▶ _Problem statement_
Look at the entries below and restate word for word the lines from the first through the one that has "export SYNTH_HIERARCHICAL = 1".

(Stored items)
--

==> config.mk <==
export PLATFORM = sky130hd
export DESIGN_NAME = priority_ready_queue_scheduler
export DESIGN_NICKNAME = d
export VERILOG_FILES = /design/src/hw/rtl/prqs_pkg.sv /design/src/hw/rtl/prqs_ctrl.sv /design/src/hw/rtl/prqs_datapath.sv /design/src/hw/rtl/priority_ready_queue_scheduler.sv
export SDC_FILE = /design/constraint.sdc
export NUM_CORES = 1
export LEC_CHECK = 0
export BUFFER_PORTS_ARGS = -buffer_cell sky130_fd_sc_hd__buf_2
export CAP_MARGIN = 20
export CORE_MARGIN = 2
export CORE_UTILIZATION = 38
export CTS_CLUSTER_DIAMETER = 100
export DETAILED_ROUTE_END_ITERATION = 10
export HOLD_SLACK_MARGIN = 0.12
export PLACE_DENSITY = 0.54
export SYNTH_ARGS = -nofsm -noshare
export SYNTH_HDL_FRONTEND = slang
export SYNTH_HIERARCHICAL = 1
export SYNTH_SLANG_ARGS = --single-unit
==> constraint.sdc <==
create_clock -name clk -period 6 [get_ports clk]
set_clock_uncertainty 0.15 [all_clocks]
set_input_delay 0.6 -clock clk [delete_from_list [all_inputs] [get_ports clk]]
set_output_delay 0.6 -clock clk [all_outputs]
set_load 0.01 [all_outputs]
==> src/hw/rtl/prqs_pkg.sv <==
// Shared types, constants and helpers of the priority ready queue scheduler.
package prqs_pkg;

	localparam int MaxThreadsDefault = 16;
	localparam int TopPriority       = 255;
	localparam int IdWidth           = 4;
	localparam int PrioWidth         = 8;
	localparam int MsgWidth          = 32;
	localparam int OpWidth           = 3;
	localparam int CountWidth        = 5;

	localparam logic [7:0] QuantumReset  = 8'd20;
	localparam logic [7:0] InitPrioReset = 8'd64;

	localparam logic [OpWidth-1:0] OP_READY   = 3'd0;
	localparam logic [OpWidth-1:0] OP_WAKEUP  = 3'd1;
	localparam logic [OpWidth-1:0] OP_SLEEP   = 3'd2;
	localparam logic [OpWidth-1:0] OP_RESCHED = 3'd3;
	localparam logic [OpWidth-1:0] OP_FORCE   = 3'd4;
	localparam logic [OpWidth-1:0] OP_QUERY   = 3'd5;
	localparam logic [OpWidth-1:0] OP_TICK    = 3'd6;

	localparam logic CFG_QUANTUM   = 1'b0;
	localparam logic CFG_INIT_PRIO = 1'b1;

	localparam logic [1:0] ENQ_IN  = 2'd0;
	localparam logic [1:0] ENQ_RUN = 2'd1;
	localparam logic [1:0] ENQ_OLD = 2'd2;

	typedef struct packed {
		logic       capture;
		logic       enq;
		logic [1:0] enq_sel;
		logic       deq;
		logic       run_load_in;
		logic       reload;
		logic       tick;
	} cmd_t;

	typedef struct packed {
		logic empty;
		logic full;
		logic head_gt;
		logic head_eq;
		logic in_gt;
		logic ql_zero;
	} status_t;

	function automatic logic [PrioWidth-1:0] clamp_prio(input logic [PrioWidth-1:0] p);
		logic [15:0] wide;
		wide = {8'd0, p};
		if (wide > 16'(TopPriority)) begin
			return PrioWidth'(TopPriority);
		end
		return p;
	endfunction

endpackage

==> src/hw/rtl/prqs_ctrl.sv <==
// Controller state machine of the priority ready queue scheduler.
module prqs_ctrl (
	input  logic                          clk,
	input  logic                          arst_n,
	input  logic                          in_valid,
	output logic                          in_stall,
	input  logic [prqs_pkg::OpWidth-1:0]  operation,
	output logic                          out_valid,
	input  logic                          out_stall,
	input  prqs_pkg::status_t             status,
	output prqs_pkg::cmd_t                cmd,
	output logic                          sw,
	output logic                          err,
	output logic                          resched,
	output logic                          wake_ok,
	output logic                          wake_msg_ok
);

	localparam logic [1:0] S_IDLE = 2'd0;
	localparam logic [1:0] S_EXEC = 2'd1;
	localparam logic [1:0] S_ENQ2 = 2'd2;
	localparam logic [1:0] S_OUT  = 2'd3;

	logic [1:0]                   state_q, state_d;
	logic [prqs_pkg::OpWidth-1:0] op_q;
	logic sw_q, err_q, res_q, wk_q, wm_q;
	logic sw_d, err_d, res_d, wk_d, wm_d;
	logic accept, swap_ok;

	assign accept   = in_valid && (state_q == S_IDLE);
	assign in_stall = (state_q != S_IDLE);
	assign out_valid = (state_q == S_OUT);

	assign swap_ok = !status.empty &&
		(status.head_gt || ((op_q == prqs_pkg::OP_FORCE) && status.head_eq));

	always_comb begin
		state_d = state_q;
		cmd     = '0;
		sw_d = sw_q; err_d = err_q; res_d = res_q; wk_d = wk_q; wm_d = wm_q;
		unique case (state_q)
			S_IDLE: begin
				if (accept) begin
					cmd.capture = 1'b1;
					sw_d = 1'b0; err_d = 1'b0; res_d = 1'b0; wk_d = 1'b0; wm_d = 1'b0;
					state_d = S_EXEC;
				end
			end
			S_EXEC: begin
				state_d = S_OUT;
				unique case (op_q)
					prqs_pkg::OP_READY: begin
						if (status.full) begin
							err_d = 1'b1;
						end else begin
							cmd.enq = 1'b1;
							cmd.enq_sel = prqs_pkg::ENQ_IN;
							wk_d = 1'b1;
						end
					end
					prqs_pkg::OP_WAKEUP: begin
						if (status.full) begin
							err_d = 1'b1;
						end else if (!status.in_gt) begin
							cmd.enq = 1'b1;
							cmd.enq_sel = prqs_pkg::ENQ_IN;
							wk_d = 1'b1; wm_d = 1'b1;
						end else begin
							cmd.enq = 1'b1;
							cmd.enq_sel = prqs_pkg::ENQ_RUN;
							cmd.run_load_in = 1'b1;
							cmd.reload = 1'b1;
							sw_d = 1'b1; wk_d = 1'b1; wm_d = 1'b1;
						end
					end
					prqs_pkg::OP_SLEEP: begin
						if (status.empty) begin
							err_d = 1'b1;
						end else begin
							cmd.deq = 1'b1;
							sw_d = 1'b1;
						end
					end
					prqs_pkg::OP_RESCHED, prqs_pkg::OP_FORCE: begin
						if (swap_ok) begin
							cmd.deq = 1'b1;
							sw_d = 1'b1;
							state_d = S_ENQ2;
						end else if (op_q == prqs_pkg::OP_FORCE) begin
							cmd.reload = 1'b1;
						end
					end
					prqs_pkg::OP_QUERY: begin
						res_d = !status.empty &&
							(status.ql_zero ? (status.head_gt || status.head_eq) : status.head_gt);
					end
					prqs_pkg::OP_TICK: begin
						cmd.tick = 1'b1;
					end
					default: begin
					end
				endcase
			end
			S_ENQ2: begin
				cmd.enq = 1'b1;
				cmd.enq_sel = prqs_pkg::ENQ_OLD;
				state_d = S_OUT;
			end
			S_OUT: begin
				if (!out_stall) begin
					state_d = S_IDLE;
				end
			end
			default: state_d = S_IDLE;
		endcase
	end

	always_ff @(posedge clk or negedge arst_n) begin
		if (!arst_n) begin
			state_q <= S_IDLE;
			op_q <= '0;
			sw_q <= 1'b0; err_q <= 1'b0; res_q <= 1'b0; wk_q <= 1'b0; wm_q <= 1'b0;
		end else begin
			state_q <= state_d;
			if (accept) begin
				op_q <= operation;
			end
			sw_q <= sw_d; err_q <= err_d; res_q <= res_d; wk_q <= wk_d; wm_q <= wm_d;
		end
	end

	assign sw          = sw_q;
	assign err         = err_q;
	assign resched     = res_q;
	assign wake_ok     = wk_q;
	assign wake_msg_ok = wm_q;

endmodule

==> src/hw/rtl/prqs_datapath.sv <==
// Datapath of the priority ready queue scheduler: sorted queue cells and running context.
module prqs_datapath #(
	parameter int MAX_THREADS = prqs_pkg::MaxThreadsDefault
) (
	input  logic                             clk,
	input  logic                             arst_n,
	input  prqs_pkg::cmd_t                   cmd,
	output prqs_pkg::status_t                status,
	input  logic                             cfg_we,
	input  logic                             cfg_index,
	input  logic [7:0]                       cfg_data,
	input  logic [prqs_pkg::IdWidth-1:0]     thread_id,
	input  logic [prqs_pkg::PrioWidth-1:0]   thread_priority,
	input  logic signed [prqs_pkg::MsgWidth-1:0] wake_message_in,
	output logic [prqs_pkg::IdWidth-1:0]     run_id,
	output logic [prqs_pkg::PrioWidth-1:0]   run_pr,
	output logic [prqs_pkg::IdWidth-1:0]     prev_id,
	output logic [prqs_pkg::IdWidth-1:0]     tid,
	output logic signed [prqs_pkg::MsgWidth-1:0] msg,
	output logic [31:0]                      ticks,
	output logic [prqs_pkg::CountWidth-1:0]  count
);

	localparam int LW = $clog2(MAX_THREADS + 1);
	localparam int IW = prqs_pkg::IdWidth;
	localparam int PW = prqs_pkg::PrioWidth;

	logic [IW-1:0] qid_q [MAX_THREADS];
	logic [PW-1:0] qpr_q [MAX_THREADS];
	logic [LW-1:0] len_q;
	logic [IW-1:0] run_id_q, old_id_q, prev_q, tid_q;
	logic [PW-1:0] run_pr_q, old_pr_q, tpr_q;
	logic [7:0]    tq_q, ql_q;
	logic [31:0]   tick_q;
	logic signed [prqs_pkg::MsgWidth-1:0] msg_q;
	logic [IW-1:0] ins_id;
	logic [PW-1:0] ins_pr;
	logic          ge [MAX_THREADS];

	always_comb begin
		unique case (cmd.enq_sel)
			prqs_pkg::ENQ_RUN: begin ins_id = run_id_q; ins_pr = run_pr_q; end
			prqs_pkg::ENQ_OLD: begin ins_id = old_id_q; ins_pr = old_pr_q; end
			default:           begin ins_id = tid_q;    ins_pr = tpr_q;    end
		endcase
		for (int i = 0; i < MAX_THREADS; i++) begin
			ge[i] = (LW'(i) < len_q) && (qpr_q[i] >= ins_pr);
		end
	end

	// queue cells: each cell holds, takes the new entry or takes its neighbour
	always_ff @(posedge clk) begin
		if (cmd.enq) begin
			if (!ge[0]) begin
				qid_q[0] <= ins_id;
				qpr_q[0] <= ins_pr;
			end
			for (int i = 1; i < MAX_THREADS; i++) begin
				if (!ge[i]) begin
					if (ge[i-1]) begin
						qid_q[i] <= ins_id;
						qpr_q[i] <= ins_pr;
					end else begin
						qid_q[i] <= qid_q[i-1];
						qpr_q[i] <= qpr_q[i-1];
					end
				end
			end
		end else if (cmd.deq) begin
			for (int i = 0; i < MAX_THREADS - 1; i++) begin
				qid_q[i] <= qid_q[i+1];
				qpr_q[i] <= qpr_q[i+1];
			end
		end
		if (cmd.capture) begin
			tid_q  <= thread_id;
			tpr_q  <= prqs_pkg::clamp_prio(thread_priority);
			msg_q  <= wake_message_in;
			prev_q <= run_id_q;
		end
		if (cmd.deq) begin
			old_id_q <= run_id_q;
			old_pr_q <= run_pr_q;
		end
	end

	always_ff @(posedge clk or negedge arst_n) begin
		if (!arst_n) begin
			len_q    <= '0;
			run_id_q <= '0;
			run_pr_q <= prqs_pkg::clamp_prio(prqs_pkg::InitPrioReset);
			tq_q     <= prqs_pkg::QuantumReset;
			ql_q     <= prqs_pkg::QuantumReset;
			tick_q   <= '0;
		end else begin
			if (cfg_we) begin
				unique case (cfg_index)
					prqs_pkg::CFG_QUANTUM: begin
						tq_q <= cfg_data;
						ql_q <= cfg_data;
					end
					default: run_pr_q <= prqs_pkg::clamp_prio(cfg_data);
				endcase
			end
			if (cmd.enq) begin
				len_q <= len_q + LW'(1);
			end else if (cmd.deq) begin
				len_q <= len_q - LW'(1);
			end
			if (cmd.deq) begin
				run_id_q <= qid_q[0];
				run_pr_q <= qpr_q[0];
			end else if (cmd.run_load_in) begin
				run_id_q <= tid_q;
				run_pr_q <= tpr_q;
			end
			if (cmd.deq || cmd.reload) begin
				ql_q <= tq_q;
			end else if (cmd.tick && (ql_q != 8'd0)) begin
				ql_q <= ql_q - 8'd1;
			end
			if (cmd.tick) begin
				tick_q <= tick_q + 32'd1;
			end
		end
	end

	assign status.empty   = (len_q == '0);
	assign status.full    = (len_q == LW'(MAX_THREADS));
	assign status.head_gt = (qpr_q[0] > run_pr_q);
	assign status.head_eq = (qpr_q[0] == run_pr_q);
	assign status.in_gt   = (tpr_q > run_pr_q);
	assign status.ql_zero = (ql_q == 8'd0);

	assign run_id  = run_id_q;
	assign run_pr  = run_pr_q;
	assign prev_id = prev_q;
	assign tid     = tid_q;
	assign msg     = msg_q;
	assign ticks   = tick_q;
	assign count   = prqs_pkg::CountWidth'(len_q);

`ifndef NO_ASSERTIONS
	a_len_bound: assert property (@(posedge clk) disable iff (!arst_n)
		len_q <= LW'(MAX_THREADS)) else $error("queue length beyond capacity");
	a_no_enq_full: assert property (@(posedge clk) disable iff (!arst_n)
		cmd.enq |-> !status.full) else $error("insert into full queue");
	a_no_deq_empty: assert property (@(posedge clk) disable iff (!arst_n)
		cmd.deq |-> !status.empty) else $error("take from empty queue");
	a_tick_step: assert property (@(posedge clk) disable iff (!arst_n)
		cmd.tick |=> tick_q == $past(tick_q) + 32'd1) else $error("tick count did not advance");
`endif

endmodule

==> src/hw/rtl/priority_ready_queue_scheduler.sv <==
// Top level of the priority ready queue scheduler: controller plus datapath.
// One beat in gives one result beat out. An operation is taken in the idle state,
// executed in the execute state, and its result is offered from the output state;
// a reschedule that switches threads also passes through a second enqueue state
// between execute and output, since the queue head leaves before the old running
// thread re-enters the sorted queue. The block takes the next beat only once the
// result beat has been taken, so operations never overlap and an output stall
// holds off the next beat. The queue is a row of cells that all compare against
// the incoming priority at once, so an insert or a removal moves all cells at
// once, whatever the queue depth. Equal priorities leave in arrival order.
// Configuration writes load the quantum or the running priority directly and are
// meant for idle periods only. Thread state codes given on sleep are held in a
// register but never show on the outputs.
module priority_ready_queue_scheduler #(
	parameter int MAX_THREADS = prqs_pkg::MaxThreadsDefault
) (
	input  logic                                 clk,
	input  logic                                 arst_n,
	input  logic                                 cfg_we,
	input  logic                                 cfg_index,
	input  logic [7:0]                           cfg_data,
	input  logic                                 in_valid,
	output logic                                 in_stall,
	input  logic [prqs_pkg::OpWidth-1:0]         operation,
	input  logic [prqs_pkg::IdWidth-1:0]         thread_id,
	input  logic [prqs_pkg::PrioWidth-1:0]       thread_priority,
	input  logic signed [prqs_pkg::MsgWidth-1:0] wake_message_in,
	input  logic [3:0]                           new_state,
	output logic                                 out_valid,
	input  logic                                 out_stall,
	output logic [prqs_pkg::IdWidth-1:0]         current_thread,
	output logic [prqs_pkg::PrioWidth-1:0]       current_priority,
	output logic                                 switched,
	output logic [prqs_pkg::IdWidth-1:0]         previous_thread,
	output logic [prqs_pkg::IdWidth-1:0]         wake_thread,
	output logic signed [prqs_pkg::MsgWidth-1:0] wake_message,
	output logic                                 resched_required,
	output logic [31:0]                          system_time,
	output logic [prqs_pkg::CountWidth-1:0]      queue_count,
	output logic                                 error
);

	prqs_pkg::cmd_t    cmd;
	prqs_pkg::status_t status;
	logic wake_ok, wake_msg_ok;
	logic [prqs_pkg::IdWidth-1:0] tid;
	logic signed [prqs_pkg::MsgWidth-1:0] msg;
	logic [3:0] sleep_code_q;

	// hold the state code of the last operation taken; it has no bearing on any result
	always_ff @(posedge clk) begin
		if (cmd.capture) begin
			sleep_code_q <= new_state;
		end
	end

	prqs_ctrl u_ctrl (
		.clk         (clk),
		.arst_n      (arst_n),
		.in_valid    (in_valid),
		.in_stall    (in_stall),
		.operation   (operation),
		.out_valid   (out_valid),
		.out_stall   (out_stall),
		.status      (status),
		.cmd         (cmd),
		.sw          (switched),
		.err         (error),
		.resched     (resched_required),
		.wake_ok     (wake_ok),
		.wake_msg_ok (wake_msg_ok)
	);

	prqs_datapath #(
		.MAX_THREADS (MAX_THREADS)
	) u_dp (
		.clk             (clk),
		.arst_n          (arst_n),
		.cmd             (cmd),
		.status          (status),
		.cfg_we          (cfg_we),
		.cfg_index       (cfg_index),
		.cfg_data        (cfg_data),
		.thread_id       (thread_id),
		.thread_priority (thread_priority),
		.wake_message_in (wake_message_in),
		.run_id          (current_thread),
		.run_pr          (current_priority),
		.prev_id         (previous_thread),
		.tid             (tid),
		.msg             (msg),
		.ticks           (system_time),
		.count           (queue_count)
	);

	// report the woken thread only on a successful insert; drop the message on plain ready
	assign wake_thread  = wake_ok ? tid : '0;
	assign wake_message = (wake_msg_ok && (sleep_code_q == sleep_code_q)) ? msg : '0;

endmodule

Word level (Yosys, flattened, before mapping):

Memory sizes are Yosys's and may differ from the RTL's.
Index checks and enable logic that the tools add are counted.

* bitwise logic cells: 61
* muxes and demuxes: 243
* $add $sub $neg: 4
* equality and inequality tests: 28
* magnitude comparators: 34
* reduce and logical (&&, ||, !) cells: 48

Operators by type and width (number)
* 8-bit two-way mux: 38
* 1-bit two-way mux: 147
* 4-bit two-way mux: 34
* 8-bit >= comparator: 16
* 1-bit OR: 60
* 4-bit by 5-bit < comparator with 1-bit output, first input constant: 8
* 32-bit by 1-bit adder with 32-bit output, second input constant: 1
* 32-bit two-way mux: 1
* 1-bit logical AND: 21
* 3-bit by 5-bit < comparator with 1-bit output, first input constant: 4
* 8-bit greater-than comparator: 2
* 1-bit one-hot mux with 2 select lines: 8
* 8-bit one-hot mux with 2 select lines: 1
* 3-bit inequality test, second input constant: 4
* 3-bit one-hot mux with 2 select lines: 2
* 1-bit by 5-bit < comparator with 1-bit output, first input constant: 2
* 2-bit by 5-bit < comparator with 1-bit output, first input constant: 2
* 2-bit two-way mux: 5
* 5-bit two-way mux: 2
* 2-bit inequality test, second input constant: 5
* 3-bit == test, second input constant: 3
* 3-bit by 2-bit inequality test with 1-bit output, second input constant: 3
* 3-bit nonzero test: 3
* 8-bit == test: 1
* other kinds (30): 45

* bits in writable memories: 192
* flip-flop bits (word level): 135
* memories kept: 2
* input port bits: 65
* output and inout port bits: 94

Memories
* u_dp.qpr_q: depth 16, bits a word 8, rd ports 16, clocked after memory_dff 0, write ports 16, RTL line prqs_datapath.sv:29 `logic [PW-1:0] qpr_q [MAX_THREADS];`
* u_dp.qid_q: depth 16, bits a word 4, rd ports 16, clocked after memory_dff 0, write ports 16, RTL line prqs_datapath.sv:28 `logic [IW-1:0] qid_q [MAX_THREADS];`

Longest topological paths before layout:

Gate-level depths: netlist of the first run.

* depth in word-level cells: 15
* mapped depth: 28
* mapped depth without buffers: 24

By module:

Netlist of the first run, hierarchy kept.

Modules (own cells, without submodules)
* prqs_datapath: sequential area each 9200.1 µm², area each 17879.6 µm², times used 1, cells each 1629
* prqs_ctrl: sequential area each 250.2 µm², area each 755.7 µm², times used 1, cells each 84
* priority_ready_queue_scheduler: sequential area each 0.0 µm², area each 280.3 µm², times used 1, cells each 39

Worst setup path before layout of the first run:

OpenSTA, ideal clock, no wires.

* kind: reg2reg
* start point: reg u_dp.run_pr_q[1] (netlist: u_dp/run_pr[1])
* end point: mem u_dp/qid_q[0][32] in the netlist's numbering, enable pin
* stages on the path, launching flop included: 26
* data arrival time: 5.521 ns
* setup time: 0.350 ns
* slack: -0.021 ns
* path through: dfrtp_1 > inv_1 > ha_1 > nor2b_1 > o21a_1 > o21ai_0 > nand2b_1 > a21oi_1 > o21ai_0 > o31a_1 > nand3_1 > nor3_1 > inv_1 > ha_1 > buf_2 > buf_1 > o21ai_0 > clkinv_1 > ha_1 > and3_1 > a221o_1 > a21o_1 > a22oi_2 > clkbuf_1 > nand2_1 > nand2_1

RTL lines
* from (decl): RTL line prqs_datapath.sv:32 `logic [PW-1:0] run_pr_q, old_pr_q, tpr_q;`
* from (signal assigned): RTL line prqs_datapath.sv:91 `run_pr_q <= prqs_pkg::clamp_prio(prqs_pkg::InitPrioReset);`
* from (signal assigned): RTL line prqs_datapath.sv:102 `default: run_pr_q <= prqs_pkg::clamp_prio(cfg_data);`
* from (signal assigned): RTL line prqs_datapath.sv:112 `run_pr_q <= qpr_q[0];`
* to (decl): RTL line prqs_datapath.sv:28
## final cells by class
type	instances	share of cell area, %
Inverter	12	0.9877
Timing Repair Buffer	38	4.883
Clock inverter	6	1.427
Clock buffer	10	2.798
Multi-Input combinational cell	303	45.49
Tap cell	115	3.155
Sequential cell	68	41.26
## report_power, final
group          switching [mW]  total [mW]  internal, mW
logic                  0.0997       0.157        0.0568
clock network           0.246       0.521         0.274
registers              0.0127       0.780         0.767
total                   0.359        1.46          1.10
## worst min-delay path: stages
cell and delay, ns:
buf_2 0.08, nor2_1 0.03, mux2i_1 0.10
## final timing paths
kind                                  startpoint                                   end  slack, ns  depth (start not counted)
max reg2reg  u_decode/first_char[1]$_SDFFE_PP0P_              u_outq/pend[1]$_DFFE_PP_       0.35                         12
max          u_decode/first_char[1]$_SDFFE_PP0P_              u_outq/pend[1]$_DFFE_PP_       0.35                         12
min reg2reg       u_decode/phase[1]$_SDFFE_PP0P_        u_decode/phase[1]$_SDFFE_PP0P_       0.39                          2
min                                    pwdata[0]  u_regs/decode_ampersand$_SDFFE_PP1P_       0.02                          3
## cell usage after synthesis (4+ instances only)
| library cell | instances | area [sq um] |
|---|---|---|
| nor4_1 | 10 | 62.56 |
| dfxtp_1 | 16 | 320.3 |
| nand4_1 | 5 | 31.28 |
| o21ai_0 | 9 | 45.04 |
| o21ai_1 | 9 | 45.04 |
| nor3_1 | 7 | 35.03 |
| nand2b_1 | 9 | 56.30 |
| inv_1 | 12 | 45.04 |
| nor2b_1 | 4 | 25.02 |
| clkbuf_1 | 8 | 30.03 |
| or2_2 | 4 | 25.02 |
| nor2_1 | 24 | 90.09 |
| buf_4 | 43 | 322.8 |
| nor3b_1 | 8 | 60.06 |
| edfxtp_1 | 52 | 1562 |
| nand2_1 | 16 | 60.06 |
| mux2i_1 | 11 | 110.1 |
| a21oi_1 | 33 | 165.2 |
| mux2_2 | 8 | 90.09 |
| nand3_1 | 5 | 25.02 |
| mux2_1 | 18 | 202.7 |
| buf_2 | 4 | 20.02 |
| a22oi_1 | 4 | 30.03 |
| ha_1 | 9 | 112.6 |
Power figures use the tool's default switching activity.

--

▶ _Response area_
==> config.mk <==
export PLATFORM = sky130hd
export DESIGN_NAME = priority_ready_queue_scheduler
export DESIGN_NICKNAME = d
export VERILOG_FILES = /design/src/hw/rtl/prqs_pkg.sv /design/src/hw/rtl/prqs_ctrl.sv /design/src/hw/rtl/prqs_datapath.sv /design/src/hw/rtl/priority_ready_queue_scheduler.sv
export SDC_FILE = /design/constraint.sdc
export NUM_CORES = 1
export LEC_CHECK = 0
export BUFFER_PORTS_ARGS = -buffer_cell sky130_fd_sc_hd__buf_2
export CAP_MARGIN = 20
export CORE_MARGIN = 2
export CORE_UTILIZATION = 38
export CTS_CLUSTER_DIAMETER = 100
export DETAILED_ROUTE_END_ITERATION = 10
export HOLD_SLACK_MARGIN = 0.12
export PLACE_DENSITY = 0.54
export SYNTH_ARGS = -nofsm -noshare
export SYNTH_HDL_FRONTEND = slang
export SYNTH_HIERARCHICAL = 1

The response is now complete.